Vize mit besonderen Aufgaben: Valdis Dombrovskis
Der Jüngste
Gerade 28 Jahre alt ist Virginijus Sinkevicius aus Litauen. Bisher hat er sich als Minister für Wirtschaft und Innovation vor allem um die Förderung von Startups gekümmert und das Thema künstliche Intelligenz vorangetrieben. Jetzt soll Sinkevicius Kommissar für Umwelt und Ozeane werden. Die rote Baseball-Kappe mit dem Trump-Slogan "Make America great again" in seinem Ministerbüro hatte ihm - wie er selbst sagt - ein Freund aus Washington mitgebracht. Ein Hinweis auf seine politischen Überzeugungen ist die Trump-Kappe also angeblich nicht.
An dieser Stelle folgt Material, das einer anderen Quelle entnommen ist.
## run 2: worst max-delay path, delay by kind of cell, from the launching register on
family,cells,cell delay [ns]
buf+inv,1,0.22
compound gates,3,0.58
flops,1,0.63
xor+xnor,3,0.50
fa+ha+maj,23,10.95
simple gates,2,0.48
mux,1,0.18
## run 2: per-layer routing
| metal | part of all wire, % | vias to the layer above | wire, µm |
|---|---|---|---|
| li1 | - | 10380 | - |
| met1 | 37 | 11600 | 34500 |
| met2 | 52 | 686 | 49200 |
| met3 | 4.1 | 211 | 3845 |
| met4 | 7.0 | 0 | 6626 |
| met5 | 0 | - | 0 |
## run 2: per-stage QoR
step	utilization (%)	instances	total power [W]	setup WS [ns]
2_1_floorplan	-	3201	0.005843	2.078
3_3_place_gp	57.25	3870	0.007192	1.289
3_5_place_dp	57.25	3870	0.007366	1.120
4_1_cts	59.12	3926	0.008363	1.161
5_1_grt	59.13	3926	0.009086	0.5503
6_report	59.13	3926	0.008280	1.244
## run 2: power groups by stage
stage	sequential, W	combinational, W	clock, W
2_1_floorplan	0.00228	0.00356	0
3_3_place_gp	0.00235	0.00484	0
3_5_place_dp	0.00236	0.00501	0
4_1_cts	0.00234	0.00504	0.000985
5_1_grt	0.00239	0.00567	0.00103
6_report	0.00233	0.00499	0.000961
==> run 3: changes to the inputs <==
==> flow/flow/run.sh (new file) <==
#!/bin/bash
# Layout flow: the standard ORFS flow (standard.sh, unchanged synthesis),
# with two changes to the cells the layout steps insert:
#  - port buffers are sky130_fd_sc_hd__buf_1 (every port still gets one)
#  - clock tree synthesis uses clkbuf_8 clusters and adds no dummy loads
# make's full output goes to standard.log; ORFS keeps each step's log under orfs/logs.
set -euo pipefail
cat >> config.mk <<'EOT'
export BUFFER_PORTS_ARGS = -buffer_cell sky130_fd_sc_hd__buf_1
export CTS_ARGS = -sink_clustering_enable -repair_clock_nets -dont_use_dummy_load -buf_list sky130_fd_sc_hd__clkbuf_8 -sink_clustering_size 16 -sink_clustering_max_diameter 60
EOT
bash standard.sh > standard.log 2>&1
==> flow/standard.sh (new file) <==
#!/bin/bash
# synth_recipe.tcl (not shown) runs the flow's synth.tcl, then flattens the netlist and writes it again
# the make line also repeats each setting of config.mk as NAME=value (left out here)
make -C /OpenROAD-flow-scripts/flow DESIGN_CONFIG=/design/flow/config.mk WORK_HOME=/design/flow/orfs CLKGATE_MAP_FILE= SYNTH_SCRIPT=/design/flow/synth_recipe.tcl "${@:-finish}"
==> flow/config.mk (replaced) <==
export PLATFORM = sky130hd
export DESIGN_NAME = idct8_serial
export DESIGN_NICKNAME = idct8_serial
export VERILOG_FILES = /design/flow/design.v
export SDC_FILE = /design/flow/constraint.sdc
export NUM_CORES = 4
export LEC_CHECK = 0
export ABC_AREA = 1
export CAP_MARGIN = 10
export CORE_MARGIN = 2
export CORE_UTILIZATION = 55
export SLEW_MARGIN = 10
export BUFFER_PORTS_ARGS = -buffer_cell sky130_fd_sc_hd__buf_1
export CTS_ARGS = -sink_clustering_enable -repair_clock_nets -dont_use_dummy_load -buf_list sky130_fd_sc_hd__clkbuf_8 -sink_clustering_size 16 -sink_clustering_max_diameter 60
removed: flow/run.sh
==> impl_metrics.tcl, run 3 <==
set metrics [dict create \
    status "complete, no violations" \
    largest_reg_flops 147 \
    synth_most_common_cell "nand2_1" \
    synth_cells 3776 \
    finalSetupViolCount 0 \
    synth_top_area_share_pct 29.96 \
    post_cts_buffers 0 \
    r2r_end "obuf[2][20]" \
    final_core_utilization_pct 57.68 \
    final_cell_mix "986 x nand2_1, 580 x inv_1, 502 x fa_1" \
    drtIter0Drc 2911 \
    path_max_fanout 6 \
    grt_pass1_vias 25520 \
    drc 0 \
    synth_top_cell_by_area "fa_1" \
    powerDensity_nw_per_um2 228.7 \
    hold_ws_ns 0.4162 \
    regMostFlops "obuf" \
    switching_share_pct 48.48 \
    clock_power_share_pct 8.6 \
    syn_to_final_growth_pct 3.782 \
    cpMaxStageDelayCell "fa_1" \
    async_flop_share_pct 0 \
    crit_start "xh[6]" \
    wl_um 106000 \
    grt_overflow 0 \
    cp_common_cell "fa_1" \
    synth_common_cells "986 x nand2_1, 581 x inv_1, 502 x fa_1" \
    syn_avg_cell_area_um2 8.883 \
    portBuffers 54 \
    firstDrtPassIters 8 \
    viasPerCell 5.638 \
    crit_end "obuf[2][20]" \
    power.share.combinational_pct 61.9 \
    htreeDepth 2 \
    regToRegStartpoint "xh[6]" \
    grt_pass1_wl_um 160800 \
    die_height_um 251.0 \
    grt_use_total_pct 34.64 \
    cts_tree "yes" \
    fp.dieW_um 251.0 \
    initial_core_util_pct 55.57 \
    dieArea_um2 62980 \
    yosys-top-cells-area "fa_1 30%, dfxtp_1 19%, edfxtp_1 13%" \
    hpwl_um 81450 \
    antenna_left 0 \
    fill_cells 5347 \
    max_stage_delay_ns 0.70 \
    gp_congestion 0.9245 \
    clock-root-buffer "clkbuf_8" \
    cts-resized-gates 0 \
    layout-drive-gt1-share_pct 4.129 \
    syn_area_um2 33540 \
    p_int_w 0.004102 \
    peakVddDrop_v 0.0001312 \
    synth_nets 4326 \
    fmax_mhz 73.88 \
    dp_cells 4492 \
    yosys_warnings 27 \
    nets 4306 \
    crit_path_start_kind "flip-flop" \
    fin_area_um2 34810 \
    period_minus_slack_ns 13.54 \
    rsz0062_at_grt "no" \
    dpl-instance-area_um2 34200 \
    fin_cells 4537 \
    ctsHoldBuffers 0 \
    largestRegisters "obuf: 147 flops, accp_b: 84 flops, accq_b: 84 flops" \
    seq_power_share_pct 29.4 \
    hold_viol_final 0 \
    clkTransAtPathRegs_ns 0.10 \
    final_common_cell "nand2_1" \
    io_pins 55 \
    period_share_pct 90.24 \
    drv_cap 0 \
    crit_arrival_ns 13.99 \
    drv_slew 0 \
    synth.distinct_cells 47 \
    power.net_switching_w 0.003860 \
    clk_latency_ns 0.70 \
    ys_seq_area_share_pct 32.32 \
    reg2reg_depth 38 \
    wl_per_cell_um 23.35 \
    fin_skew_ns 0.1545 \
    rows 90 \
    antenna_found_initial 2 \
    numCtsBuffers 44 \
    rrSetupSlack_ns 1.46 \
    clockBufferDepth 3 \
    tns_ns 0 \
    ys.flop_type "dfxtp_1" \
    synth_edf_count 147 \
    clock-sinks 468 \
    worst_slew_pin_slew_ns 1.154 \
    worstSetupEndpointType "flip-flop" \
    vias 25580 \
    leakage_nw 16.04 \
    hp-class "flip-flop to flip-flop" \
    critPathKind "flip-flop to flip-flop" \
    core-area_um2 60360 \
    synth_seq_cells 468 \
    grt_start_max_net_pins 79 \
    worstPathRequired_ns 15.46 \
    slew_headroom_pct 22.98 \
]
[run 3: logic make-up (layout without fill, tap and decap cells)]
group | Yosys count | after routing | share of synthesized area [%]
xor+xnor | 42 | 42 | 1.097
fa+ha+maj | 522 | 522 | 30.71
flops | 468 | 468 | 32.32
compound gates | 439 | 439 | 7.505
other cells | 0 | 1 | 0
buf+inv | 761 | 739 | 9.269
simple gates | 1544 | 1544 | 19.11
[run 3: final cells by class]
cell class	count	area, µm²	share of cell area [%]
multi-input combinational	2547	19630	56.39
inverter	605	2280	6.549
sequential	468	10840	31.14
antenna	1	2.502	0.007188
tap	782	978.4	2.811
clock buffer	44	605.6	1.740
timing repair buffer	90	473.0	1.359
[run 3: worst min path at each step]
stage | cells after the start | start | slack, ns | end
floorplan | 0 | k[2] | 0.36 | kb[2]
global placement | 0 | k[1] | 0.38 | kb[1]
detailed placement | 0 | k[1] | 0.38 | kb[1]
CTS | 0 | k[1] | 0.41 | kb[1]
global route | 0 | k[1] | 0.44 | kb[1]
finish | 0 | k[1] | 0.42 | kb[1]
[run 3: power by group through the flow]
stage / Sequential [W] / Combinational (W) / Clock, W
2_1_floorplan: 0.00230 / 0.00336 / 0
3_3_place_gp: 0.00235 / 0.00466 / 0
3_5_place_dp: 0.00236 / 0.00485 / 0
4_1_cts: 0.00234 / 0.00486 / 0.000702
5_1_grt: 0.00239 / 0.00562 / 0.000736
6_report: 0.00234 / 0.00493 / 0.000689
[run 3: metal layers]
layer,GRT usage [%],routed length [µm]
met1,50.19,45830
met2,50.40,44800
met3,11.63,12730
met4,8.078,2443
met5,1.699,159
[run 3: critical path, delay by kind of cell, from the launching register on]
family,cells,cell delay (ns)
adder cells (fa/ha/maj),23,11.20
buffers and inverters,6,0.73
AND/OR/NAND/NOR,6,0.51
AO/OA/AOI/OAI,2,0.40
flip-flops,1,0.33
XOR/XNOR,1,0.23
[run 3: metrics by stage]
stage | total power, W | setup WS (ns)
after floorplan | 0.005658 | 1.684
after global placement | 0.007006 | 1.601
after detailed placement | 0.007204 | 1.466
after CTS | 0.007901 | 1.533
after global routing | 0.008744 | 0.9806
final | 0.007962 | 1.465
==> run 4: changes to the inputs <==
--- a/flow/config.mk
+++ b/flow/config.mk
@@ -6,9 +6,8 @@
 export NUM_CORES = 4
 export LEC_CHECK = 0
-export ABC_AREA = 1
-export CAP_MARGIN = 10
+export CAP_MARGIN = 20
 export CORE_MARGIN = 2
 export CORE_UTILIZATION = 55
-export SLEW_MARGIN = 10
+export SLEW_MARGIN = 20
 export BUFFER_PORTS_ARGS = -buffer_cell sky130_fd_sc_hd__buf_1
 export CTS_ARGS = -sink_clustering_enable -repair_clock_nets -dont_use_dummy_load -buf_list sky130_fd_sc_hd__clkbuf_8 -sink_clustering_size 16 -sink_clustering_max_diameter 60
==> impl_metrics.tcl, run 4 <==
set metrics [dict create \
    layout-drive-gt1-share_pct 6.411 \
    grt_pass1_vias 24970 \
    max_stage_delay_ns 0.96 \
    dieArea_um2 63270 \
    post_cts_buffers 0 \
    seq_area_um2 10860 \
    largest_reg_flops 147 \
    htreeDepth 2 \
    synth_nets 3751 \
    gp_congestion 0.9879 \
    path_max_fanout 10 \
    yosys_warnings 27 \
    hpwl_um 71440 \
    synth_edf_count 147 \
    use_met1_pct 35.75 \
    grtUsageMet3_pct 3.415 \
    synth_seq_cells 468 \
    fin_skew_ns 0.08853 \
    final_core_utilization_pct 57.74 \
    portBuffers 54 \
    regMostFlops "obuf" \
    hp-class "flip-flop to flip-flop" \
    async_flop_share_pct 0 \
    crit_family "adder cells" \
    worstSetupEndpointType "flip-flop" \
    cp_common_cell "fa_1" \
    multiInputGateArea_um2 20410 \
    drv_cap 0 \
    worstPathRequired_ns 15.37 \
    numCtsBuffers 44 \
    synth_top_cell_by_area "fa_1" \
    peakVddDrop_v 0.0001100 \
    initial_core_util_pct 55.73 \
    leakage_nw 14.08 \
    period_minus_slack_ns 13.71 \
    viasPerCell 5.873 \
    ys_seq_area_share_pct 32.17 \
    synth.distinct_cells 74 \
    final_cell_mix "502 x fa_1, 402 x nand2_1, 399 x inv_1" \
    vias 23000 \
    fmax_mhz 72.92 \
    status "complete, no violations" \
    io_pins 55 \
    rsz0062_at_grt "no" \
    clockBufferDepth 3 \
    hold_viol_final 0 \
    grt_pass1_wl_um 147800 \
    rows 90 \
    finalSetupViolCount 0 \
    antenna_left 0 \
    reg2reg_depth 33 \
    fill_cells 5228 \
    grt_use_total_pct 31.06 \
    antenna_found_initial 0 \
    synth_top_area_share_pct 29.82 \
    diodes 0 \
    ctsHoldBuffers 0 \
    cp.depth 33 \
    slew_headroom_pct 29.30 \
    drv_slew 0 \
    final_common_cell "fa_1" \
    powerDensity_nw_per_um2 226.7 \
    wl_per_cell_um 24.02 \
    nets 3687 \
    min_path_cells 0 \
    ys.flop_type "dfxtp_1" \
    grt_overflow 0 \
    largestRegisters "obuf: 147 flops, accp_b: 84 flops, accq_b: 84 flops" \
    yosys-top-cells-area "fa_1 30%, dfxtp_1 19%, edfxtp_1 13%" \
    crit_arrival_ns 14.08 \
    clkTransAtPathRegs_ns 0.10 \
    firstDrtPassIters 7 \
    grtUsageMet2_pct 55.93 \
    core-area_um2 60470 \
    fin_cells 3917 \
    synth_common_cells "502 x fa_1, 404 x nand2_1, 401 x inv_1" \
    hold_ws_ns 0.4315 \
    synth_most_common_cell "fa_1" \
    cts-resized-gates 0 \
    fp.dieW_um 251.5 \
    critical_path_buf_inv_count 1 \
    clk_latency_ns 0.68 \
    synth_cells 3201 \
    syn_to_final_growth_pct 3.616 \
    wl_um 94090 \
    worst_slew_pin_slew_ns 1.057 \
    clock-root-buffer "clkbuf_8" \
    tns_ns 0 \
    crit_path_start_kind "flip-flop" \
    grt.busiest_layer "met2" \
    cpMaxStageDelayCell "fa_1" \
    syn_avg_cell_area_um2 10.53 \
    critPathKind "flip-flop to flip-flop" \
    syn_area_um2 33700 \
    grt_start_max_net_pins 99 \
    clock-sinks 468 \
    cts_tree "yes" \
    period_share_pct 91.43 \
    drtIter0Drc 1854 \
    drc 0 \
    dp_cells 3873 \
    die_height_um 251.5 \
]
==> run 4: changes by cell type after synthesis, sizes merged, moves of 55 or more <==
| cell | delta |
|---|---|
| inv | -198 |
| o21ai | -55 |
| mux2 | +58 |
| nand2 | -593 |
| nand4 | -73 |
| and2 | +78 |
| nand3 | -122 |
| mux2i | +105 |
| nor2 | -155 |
Virginijus Sinkevicius (links) ist das "Küken" in der Kommission.
Die Überraschung
Es gibt keine. Und das ist die eigentliche Überraschung. Vielleicht mal davon abgesehen, dass die europäischen Grünen in der Kommission nicht vertreten sind. Aber sonst ist alles dabei. Christdemokraten, Sozialisten, Liberale. Nord-Süd-Ost-West. Männer und Frauen, erfahrene und junge Leute, Es sieht so aus, als hätte von der Leyen eine ganz ordentliche Balance hinbekommen. Und dass von ihren Plänen bis zuletzt kaum was durchgestochen wurde, ist in diesem geschwätzigen Brüssel dann doch wieder ziemlich überraschend.
Die Leerstelle
Die hat die EU natürlich dem Brexit zu verdanken. Die Regierung in London geht schließlich immer noch davon aus, dass Großbritannien die Europäische Union am 31. Oktober verlässt - und hat offiziell auf einen Kommissarsposten verzichtet. Deshalb ist das "Team Ursula" genau einen Kopf kleiner als die aktuelle Juncker-Mannschaft. Noch. Denn sollte der Brexit wieder verschoben werden, dann müssten auch die Briten einen Kandidaten nach Brüssel schicken. Oder, noch besser: eine Kandidatin. Denn damit wäre die neue europäische Regierung wirklich genau zur Hälfte mit Frauen und Männern besetzt.
Die Wackelkandidaten
Die kommen zum Beispiel aus Polen und Frankreich, gegen beide ermittelt die europäische Anti-Betrugsbehörde wegen möglicher Spesenaffären. Der Bewerberin aus Rumänien - Rovana Plumb - wird in ihrer Heimat Korruption und Amtsmissbrauch vorgeworfen. Und der ehemalige ungarische Justizminister Laszlo Trocsanyi steht wegen seiner Unterstützung für eine umstrittene Rechtsreform in der Kritik.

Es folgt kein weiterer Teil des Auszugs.